Level of Significance (probability value) (alpha level) – The probability of making a
Type I error. It furnishes the probability basis upon which we accept or reject a
hypothesis. The size of the discrepancy between the value of the null hypothesis and the
alternative hypothesis provides the basis of judging the probability of obtaining the
discrepancy. Small discrepancies from a valid hypothesis due to sampling error
(chance) are common; large discrepancies are rare. If we assign values to the level of
discrepancy, we say that with a true null hypothesis large discrepancies occur only 5%
of the time and small discrepancies the remaining 95% of the time. Using this arbitrary
criterion, we can then propose to reject the null hypothesis if the discrepancy is so large
that it occurs only 5% of the time by chance. The 5% frequency values that enables us
to reject the null hypothesis is called the 5% level of significance. When alpha is set at
.05, the chances are 1 out of 20 that a true null hypothesis will be accidentally rejected.
A small value for alpha is used to provide protection against rejecting true null
hypotheses.
Degrees of Freedom – The number of independent classes. The number of classes
about which you need information in order to know the distribution of data points in all
classes.
Statistically Significant – The discrepancy between null and alternative hypotheses is
so large (occurs less than 5% of the time by chance) that it causes us to reject the null
hypothesis.
Statistically Non-significant – The discrepancy between null and alternative hypothesis
is so small (occurs more than 5% of the time by chance) that it causes us to accept the
null hypothesis.
Sampling Error – The fact that by chance, and chance alone, the characteristics of a
sample differ from those of the population.
Type I Error – The rejection of a true null hypothesis. If you flip a fair coin and get
ten heads in a row, your H0 : 10:0=50:50 would be rejected and you would conclude that
the coin was unfair.
Type II Error – The failure to reject a false H0. If you flip a coin and throw 4 heads
and 6 tails, you would fail to reject the null hypothesis that 4:6=50:50. A much larger
sample size, giving results of 400:600 would have caused you to reject the null.
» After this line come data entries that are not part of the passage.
==> config.mk <==
export PLATFORM = sky130hd
export DESIGN_NAME = tmr_unit
export DESIGN_NICKNAME = d
export VERILOG_FILES = /design/src/rtl/tmr_pkg.sv /design/src/rtl/tmr_edge_sync.sv /design/src/rtl/tmr_prescaler.sv /design/src/rtl/tmr_count_reg.sv /design/src/rtl/tmr_wdt_base.sv /design/src/rtl/tmr_unit.sv
export SDC_FILE = /design/constraint.sdc
export NUM_CORES = 1
export LEC_CHECK = 0
export BUFFER_PORTS_ARGS = -buffer_cell sky130_fd_sc_hd__buf_2
export CORE_MARGIN = 2
export CORE_UTILIZATION = 30
export DETAILED_ROUTE_END_ITERATION = 8
export GPL_TIMING_DRIVEN = 0
export PLACE_DENSITY_LB_ADDON = 0.12
export SLEW_MARGIN = 40
export SYNTH_ARGS = -nofsm -noshare
export SYNTH_HDL_FRONTEND = slang
export SYNTH_SLANG_ARGS = --single-unit
==> constraint.sdc <==
create_clock -name clk_i -period 3.5 [get_ports clk_i]
set_input_delay 0.875 -clock clk_i [delete_from_list [all_inputs] [get_ports clk_i]]
set_output_delay 0.875 -clock clk_i [all_outputs]
set_load 0.005 [all_outputs]
==> src/rtl/tmr_pkg.sv <==
package tmr_pkg;
  typedef enum logic {SRC_CYCLE = 1'b0, SRC_PIN = 1'b1} tmr_src_e;
  typedef enum logic {OWNER_TMR = 1'b0, OWNER_WDT = 1'b1} psc_owner_e;
endpackage

==> src/rtl/tmr_edge_sync.sv <==
module tmr_edge_sync #(
  parameter int STAGES = 2
) (
  input  logic clk_i,
  input  logic rst_ni,
  input  logic pin_i,
  input  logic fall_sel_i,
  output logic evt_o
);
  logic [STAGES:0] sh_q;

  always_ff @(posedge clk_i or negedge rst_ni) begin
    if (!rst_ni) sh_q <= '0;
    else         sh_q <= {sh_q[STAGES-1:0], pin_i};
  end

  // sh_q[STAGES-1] is the settled level, sh_q[STAGES] the previous one
  always_comb begin
    if (fall_sel_i) evt_o = ~sh_q[STAGES-1] &  sh_q[STAGES];
    else            evt_o =  sh_q[STAGES-1] & ~sh_q[STAGES];
  end
endmodule

==> src/rtl/tmr_prescaler.sv <==
module tmr_prescaler #(
  parameter int W = 8
) (
  input  logic                   clk_i,
  input  logic                   rst_ni,
  input  logic                   clr_i,
  input  logic                   in_i,
  input  logic [$clog2(W+1)-1:0] div_i,
  output logic                   out_o
);
  logic [W-1:0] cnt_q;
  logic [W-1:0] mask;

  always_ff @(posedge clk_i or negedge rst_ni) begin
    if (!rst_ni)    cnt_q <= '0;
    else if (clr_i) cnt_q <= '0;
    else if (in_i)  cnt_q <= cnt_q + 1'b1;
  end

  // div_i == W wraps the shift to zero, giving an all-ones mask
  assign mask  = (W'(1) << div_i) - W'(1);
  assign out_o = in_i & ~clr_i & ((cnt_q & mask) == mask);
endmodule

==> src/rtl/tmr_count_reg.sv <==
module tmr_count_reg #(
  parameter int W   = 8,
  parameter int INH = 2
) (
  input  logic         clk_i,
  input  logic         rst_ni,
  input  logic         wr_i,
  input  logic [W-1:0] wdata_i,
  input  logic         inc_i,
  input  logic         cyc_i,
  input  logic         flag_clr_i,
  output logic [W-1:0] cnt_o,
  output logic         flag_o
);
  localparam int IW = $clog2(INH + 1);

  logic [W-1:0]  cnt_q;
  logic [IW-1:0] inh_q;
  logic          inc_ok;
  logic          flag_q;

  assign inc_ok = inc_i & ~wr_i & (inh_q == '0);

  always_ff @(posedge clk_i or negedge rst_ni) begin
    if (!rst_ni) begin
      cnt_q <= '0;
      inh_q <= '0;
    end else if (wr_i) begin
      cnt_q <= wdata_i;
      inh_q <= IW'(INH);
    end else begin
      if (inc_ok)                  cnt_q <= cnt_q + 1'b1;
      if (cyc_i && inh_q != '0)    inh_q <= inh_q - 1'b1;
    end
  end

  always_ff @(posedge clk_i or negedge rst_ni) begin
    if (!rst_ni)                 flag_q <= 1'b0;
    else if (inc_ok && &cnt_q)   flag_q <= 1'b1;
    else if (flag_clr_i)         flag_q <= 1'b0;
  end

  assign cnt_o  = cnt_q;
  assign flag_o = flag_q;
endmodule

==> src/rtl/tmr_wdt_base.sv <==
module tmr_wdt_base #(
  parameter int W = 8
) (
  input  logic clk_i,
  input  logic rst_ni,
  input  logic tick_i,
  input  logic clr_i,
  input  logic fire_i,
  output logic ovf_o,
  output logic timeout_o
);
  logic [W-1:0] cnt_q;
  logic         to_q;

  always_ff @(posedge clk_i or negedge rst_ni) begin
    if (!rst_ni)     cnt_q <= '0;
    else if (clr_i)  cnt_q <= '0;
    else if (tick_i) cnt_q <= cnt_q + 1'b1;
  end

  assign ovf_o = tick_i & ~clr_i & (&cnt_q);

  always_ff @(posedge clk_i or negedge rst_ni) begin
    if (!rst_ni)     to_q <= 1'b0;
    else if (clr_i)  to_q <= 1'b0;
    else if (fire_i) to_q <= 1'b1;
  end

  assign timeout_o = to_q;
endmodule

==> src/rtl/tmr_unit.sv <==
module tmr_unit
  import tmr_pkg::*;
#(
  parameter int CNT_W   = 8,
  parameter int PSC_W   = 8,
  parameter int WDT_W   = 8,
  parameter int SYNC_W  = 2,
  parameter int INH_CYC = 2
) (
  input  logic                     clk_i,
  input  logic                     rst_ni,
  input  logic                     cyc_en_i,
  input  logic                     ext_pin_i,
  input  logic                     mode_pin_i,
  input  logic                     edge_fall_i,
  input  logic                     psc_wdt_i,
  input  logic [$clog2(PSC_W)-1:0] rate_i,
  input  logic                     wr_cnt_i,
  input  logic [CNT_W-1:0]         wr_data_i,
  input  logic                     flag_clr_i,
  input  logic                     wdt_clr_i,
  input  logic                     wdt_tick_i,
  output logic [CNT_W-1:0]         cnt_o,
  output logic                     ovf_flag_o,
  output logic                     wdt_timeout_o
);
  localparam int DIV_W = $clog2(PSC_W + 1);

  tmr_src_e         src_sel;
  psc_owner_e       owner;
  logic             pin_evt;
  logic             src_evt;
  logic             psc_in, psc_out, psc_clr;
  logic [DIV_W-1:0] div_sel;
  logic             tmr_inc;
  logic             wdt_ovf, wdt_fire;

  assign src_sel = tmr_src_e'(mode_pin_i);
  assign owner   = psc_owner_e'(psc_wdt_i);

  tmr_edge_sync #(.STAGES(SYNC_W)) u_sync (
    .clk_i      (clk_i),
    .rst_ni     (rst_ni),
    .pin_i      (ext_pin_i),
    .fall_sel_i (edge_fall_i),
    .evt_o      (pin_evt)
  );

  assign src_evt = (src_sel == SRC_PIN) ? pin_evt : cyc_en_i;

  // prescaler routing by owner
  always_comb begin
    if (owner == OWNER_WDT) begin
      psc_in   = wdt_ovf;
      div_sel  = DIV_W'(rate_i);
      psc_clr  = wdt_clr_i;
      tmr_inc  = src_evt;
      wdt_fire = psc_out;
    end else begin
      psc_in   = src_evt;
      div_sel  = DIV_W'(rate_i) + DIV_W'(1);
      psc_clr  = wr_cnt_i;
      tmr_inc  = psc_out;
      wdt_fire = wdt_ovf;
    end
  end

  tmr_prescaler #(.W(PSC_W)) u_psc (
    .clk_i  (clk_i),
    .rst_ni (rst_ni),
    .clr_i  (psc_clr),
    .in_i   (psc_in),
    .div_i  (div_sel),
    .out_o  (psc_out)
  );

  tmr_count_reg #(.W(CNT_W), .INH(INH_CYC)) u_cnt (
    .clk_i      (clk_i),
    .rst_ni     (rst_ni),
    .wr_i       (wr_cnt_i),
    .wdata_i    (wr_data_i),
    .inc_i      (tmr_inc),
    .cyc_i      (cyc_en_i),
    .flag_clr_i (flag_clr_i),
    .cnt_o      (cnt_o),
    .flag_o     (ovf_flag_o)
  );

  tmr_wdt_base #(.W(WDT_W)) u_wdt (
    .clk_i     (clk_i),
    .rst_ni    (rst_ni),
    .tick_i    (wdt_tick_i),
    .clr_i     (wdt_clr_i),
    .fire_i    (wdt_fire),
    .ovf_o     (wdt_ovf),
    .timeout_o (wdt_timeout_o)
  );
endmodule

==> out/qor.yml, run 1 <==
status: "complete, no violations"
setup_viol: 0
period_share: 0.9744
crit_chain: "buf_6 > ha_4 > nor2b_2 > mux2_4 > nand2_2 > ha_4 > nand3_1 > o211ai_1 > a2111oi_4 > o41a_1 > buf_6 > or3_1 > a31oi_1"
maxSlewHeadroom: 0.4555
power.leakage_nw: 1.012
drive_gt1_frac: 0.2287
grt_first_pass_wirelength_um: 8010
ys_async_sr_fraction: 1.000
ioPinCount: 32
grt_pass1_vias: 1646
start_kind: "input pin"
skew_ps: 12.91
crit_type: "in -> reg"
wire_per_inst_um: 14.36
fmax_mhz: 293.2
clkTransAtPathRegs_ps: 70
viasPerCell: 5.203
grt_max_degree: 32
cts_tree: "done"
worst_hold_slack_ps: 350.2
ctsHtreeMaxLevel: 2
maxCapViolCount: 0
synth_edf_count: 0
dieArea_um2: 7185
cts_made_buffers: 5
syn_inst: 219
finalNetCount: 285
seq_area_um2: 775.7
detail-route-antenna-nets: 0
drt_iter0_drc: 78
core_um2: 6314
ys_ff_latch: 31
yosysTopAreaCell: "dfrtp_1"
postCtsHoldBufs: 0
io_buffers: 28
hold_viol_final: 0
worst_pin_slew_ps: 806.3
ys.flop_type: "dfrtp_1"
netlist_top_cells_area: "dfrtp_1 (40%), xor2_1 (5.4%), nor2_1 (5.2%)"
min_path_type: "reg -> reg"
syn-num-nets: 247
yosysWarnings: 0
ir_drop_mv: 0.1873
firstDrtPassIters: 4
grt_use_total: 0.1381
clockBufferDepth: 2
end_kind: "flop"
gp_congestion: 0.7986
cts-root-buf: "clkbuf_8"
die_h_um: 84.77
power.density_nw_per_um2: 395.5
synth_cell_types: 50
nFillCells: 681
worstPathArrival_ps: 3610
crit_fanout: 9
final_common_cell: "dfrtp_1"
syn_area_um2: 1957
clkLatencyLatePin_ps: 290
n_antenna_cell: 0
die_x_um: 84.77
multi_input_area_um2: 1146
cp_data_required_time_ps: 3700
synth.top_cell.area_share: 0.3964
vias: 1743
drcViolationCount: 0
overflow: 0
initial_core_util: 0.3099
num_rows: 29
antenna_found_initial: 0
totalPowerFinal_mw: 0.9461
maxSlewViolCount: 0
avgSynthCellArea_um2: 8.936
cts_sinks: 31
final_cell_mix: "dfrtp_1 (31), buf_2 (28), nor2_1 (27)"
fin_crit_ps: 3410
wl_um: 4812
dp_hpwl_um: 3359
syn2layout_area_growth_pct: 22.25
yosysSeqAreaShare: 0.3964
cpPeakStageDelay_ps: 490
cpMaxStageDelayCell: "o41a_1"
flip-flops by register name (all words and copies together), names as in the netlist:
| signal | flops |
|---|---|
| u_wdt.cnt_q | 8 |
| u_cnt.cnt_o | 8 |
| u_psc.cnt_q | 8 |
| u_cnt.inh_q | 2 |
| u_sync.sh_q | 3 |
| u_wdt.timeout_o | 1 |
| u_cnt.flag_o | 1 |
cell families after synthesis:
group | after synthesis | share of synthesized area
flops | 31 | 0.3964
mux | 7 | 0.04028
compound gates | 41 | 0.1451
simple gates | 100 | 0.2615
xor+xnor | 16 | 0.07161
buf+inv | 18 | 0.04667
fa+ha+maj | 6 | 0.03836
path summary, 6_finish.rpt:
path / from / to / slack (ps) / depth (start not counted)
max reg2reg: u_sync.sh_q[2]$_DFF_PN0_ / u_cnt.cnt_o[7]$_DFFE_PN0P_ / 800 / 7
max: rate_i[1] / u_cnt.cnt_o[7]$_DFFE_PN0P_ / 90 / 13
min in group asynchronous: rst_ni / u_cnt.inh_q[0]$_DFFE_PN0P_ / 630 / 1
min: u_sync.sh_q[0]$_DFF_PN0_ / u_sync.sh_q[1]$_DFF_PN0_ / 350 / 0
max in group asynchronous: rst_ni / u_psc.cnt_q[6]$_DFFE_PN0P_ / 2390 / 1
min reg2reg: u_sync.sh_q[0]$_DFF_PN0_ / u_sync.sh_q[1]$_DFF_PN0_ / 350 / 0
stage by stage:
step	std cells	worst slack [ps]	utilization	area (um^2)	setup TNS, ps
2_1_floorplan	219	93.63	-	1957	0
3_3_place_gp	324	-443.4	0.3474	2193	-2925
3_5_place_dp	324	-423.5	0.3474	2193	-2741
4_1_cts	332	21.36	0.3672	2318	0
5_1_grt	335	-15.48	0.3789	2392	-15.48
6_report	335	89.59	0.3789	2392	0
metal layers:
metal / global-route usage / up-vias / part of all wire / wire length (um)
li1: - / 866 / - / -
met1: 0.1901 / 836 / 0.48 / 2323
met2: 0.2162 / 37 / 0.46 / 2232
met3: 0.03147 / 4 / 0.043 / 209
met4: 0.04329 / 0 / 0.0096 / 46
met5: 0 / - / 0 / 0
cells in the mapped netlist, types with 3 or more instances:
cell      instances
nand2_1          15
mux2i_1           3
nand4_1           8
nand3_1          13
mux2_2            3
dfrtp_1          31
nor3_1            9
nor2_1           27
a22oi_1           3
clkbuf_1          5
nand2b_1          3
xnor2_1           4
xor2_1           12
or3_1             6
o21ai_0          13
inv_1             8
nor2b_1           6
ha_1              6
buf_6             3
and3_1            3
o211ai_1          3
a31oi_1           5
worst max-delay path, delay by kind of cell:
family | cells | cell delay (ps)
AO/OA/AOI/OAI | 4 | 1130
adder cells (fa/ha/maj) | 2 | 330
buffers and inverters | 2 | 280
multiplexers | 1 | 330
AND/OR/NAND/NOR | 4 | 650
layout make-up:
type,count,area share
timing repair buffer,31,0.07061
multi-input combinational,170,0.4791
tap,77,0.04027
sequential,31,0.3243
buffer,9,0.02458
clock buffer,5,0.02877
clock inverter,3,0.01831
inverter,9,0.01412
power breakdown:
group / switching (mW) / internal (mW)
logic: 0.101 / 0.0847
clock network: 0.146 / 0.212
registers: 0.0234 / 0.379
total: 0.271 / 0.675
timing repair:
action	in CTS	in global routing
setup endpoints to repair	4	4
gates cloned	0	0
setup buffers	0	3
gates resized for setup	2	14
pin swaps	1	5
Power figures use the tool's default switching activity.
==> run 2, diff against run 1 <==
Settings changed: ABC_AREA set to 1, CORE_UTILIZATION 30 to 51.
Clock period 3.5 ns to 2.8 ns, I/O delays scaled along.
==> run 2 against run 1 <==
Combinational power increased by 24%. Die area shrank 39%. First-iteration DRC count up 14%. Critical endpoint is now u_cnt.cnt_o[5]$_DFFE_PN0P_.
==> out/qor.yml, run 2 <==
ioPinCount: 32  # unchanged
vias: 1808  # +3.7%
dpl_cell_area_um2: 2192  # about the same
p_comb_frac: 0.210  # +0.013
clkLatencyLatePin_ps: 280  # about the same
syn2layout_area_growth_pct: 15.24
place_ws_ps: -109.6  # +313.9 ps
nFillCells: 380  # -44%
synth_top_family_by_area: "simple AND/OR/NAND/NOR gates"
cts_made_buffers: 5  # unchanged
power.leakage_nw: 1.106  # +9.3%
syn_area_um2: 1987  # +1.5%
maxCapViolCount: 0  # unchanged
core_um2: 3716  # -41%
final_area_um2: 2290  # -4.3%
n_antenna_cell: 0  # unchanged
rsz0062_at_grt: "false"
grt_max_degree: 32  # unchanged
hold_viol_final: 0  # unchanged
ir_drop_mv: 0.3774  # +100%
synthXorXnorAreaFrac: 0.03086  # -0.04075
worst_pin_slew_ps: 694.4  # -111.9 ps
ys_ff_latch: 31  # unchanged
grt_first_pass_wirelength_um: 7472  # -6.7%
yosys.area_share.simple: 0.3476  # +0.08610
io_buffers: 29  # +3.6%
clkTransAtPathRegs_ps: 60  # about the same
dieArea_um2: 4411  # -39%
yosysSeqAreaShare: 0.3904  # -0.005991
final_cell_mix: "nand2_1 (60), inv_1 (33), buf_2 (31), dfrtp_1 (31), nand3_1 (22)"
yosysWarnings: 0  # unchanged
ys.flop_type: "dfrtp_1"
antenna_found_initial: 0  # unchanged
synth_cell_types: 33  # -34%
yosysTopAreaCell: "dfrtp_1"
p_int_mw: 0.7651  # +13%
clockBufferDepth: 2  # unchanged
instances_no_fill: 350  # +4.5%
period_share: 0.9297
die_h_um: 66.42  # -22%
fin_ws_ps: 196.9  # +107.3 ps
end_kind: "flop"
final_common_cell: "nand2_1"
num_rows: 22  # -24%
synthMuxAreaShare: 0  # -0.04028
maxSlewViolCount: 0  # unchanged
worstPathArrival_ps: 2820  # -790 ps
fin_crit_ps: 2603
cts-root-buf: "clkbuf_8"
drive_gt1_frac: 0.2252  # -0.003517
finalNetCount: 330  # +16%
start_kind: "input pin"
viasPerCell: 5.166  # -0.72%
gp_congestion: 0.8059  # +0.91%
crit_fanout: 10  # +1
synth.top_cell.area_share: 0.3904  # -0.005991
wl_um: 4159  # -14%
cp_data_required_time_ps: 3010  # -690 ps
maxSlewHeadroom: 0.5371  # +0.08164
pwr-share-seq: 0.465  # +0.040
cts_setup_buffers: 0  # unchanged
grt_use_total: 0.2216  # +0.08347
wire_per_inst_um: 11.88  # -17%
crit_type: "in -> reg"
netlist_top_cells_area: "dfrtp_1 (39%), nand2_1 (11%), inv_1 (6.2%)"
avgSynthCellArea_um2: 7.470  # -16%
status: "complete, no violations"
detail-route-antenna-nets: 0  # unchanged
yosysMostFrequentCell: "nand2_1"
place_inst: 343  # +5.9%
syn-num-nets: 294  # +19%
fin_util: 0.6162  # +0.2372
drt_iter0_drc: 89  # +14%
finalSetupTns_ps: 0  # unchanged
clkPwrFrac: 0.325  # -0.053
worst_hold_slack_ps: 349.2  # -0.9910 ps
p_sw_mw: 0.3347  # +24%
dp_hpwl_um: 3045  # -9.3%
ctsHtreeMaxLevel: 2  # unchanged
power.density_nw_per_um2: 480.3  # +21%
drcViolationCount: 0  # unchanged
skew_ps: 8.221  # -4.691 ps
firstDrtPassIters: 4  # unchanged
synth_common_cells: "nand2_1 (60), inv_1 (33), dfrtp_1 (31), nand3_1 (22), nor2_1 (18)"
synth_edf_count: 0  # unchanged
totalPowerFinal_mw: 1.100  # +16%
fmax_mhz: 384.2
swShare: 0.3044  # +0.01801
synth-compound-area-share: 0.1134  # -0.03179
cts_tree: "done"
synthAdderAreaFrac: 0.03778  # -0.0005798
ys_async_sr_fraction: 1.000  # unchanged
setup_viol: 0  # unchanged
die_x_um: 66.42  # -22%
initial_core_util: 0.5347  # +0.2247
cts_sinks: 31  # unchanged
syn_inst: 266  # +21%
grt_pass1_vias: 1776  # +7.9%
min_path_type: "reg -> reg"
overflow: 0  # unchanged
==> run 2: power groups by stage <==
stage               logic, mW  registers (mW)  clock network [mW]
CTS                     0.232           0.511               0.367
global route            0.272           0.516               0.391
floorplan               0.155           0.515                   0
global placement        0.225           0.518                   0
finish                  0.231           0.511               0.357
detailed placement      0.231           0.519                   0
==> run 2: worst max-delay path: stages <==
cell	delay, ps
buf_2	120
ha_1	300
nand2_2	80
nand2_2	90
nor2_2	130
nand2_2	70
ha_1	260
or2_2	90
nand2_1	40
a21oi_1	100
nand2_1	70
nor2_2	90
nand3_2	100
o21ai_4	170
nand2_4	130
nand2_4	150
nand2_1	60
nand2_1	50
==> run 2: area by class of cell <==
| cell class | count | area, um^2 | area share |
|---|---|---|---|
| clock inverters | 1 | 5.005 | 0.002186 |
| repair buffers | 29 | 145.1 | 0.06339 |
| well taps | 48 | 60.06 | 0.02623 |
| clock buffers | 6 | 82.58 | 0.03607 |
| multi-input cells | 194 | 1062 | 0.4639 |
| inverters | 37 | 141.4 | 0.06175 |
| plain buffers | 4 | 17.52 | 0.007650 |
| flip-flops and latches | 31 | 775.7 | 0.3388 |
==> run 2: cell families after synthesis <==
family | after synthesis
and+or+nand+nor | 142
adders and majority gates | 6
buffers and inverters | 41
DFF | 31
xor gates and xnor gates | 7
AOI/OAI and AO/OA | 39
==> run 2: routing by layer <==
metal / wire (um) / up-vias / part of all wire / global-route usage
met5: 0 / - / 0 / 0
met2: 2004 / 39 / 0.48 / 0.3863
li1: - / 941 / - / -
met4: 63 / 0 / 0.015 / 0.06378
met1: 1938 / 821 / 0.47 / 0.2706
met3: 152 / 7 / 0.037 / 0.05281
==> run 2: path summary, 6_finish.rpt <==
check	from	end	cells after the start	slack, ps
setup / recovery	rate_i[0]	u_cnt.cnt_o[5]$_DFFE_PN0P_	18	200
hold / removal	u_sync.sh_q[0]$_DFF_PN0_	u_sync.sh_q[1]$_DFF_PN0_	0	350
setup reg to reg	u_wdt.cnt_q[0]$_DFFE_PN0P_	u_cnt.cnt_o[5]$_DFFE_PN0P_	11	740
hold reg to reg	u_sync.sh_q[0]$_DFF_PN0_	u_sync.sh_q[1]$_DFF_PN0_	0	350
max in group asynchronous	rst_ni	u_cnt.flag_o$_DFFE_PN0P_	1	1880
min in group asynchronous	rst_ni	u_wdt.cnt_q[1]$_DFFE_PN0P_	1	460
==> run 2: what timing repair did <==
action	in CTS	in global routing
hold buffers	0	0
resized for setup	0	2
setup endpoints to repair	0	5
If the
coin really was unfair but you had concluded that it was fair on the basis of your toss of
4:6, you would have made a Type II error by failing to reject a false null hypothesis.
Proof – The scientific process and statistical analysis are designed to reject (falsify)
hypotheses. There is no such thing as proof or proving a hypothesis. No matter how
many times a hypothesis is confirmed, the next observation may prove it to be false. We
“accept” a hypothesis as if it were true if it has been reasonably confirmed and there is
no evidence to contradict it; but it may be shown to be false at any time.
Falsify – The scientific process and statistical analysis are designed to indicate whether
the hypothesis is accepted (not proved) or falsified (shown to be incorrect).
Conclusion – The final step of the scientific process. Based upon statistical evidence, a
decision is made as to whether the hypothesis is accepted or falsified by the data sets.
Variable – Some factor that can have more than one value.
Categorical Variable – A discrete variable in which a value takes on a certain nonnumeric state or category. Here, the mean of categories usually doesn’t make much
sense, e.g., a flower is caged or non-caged. Used in contingency tables and X2 tests.
Continuous Variable – An analytical variable that can take any value limited only by
our ability to differentiate values. Here, the mean of a sample has some meaning, e.g.,
length of time a bee visits a flower. Used in t-tests, ANOVA, regression, and
correlation.
Discrete Variable – A variable that can take a limited number of values, those with a
separate identity that cannot be subdivided, e.g., population size.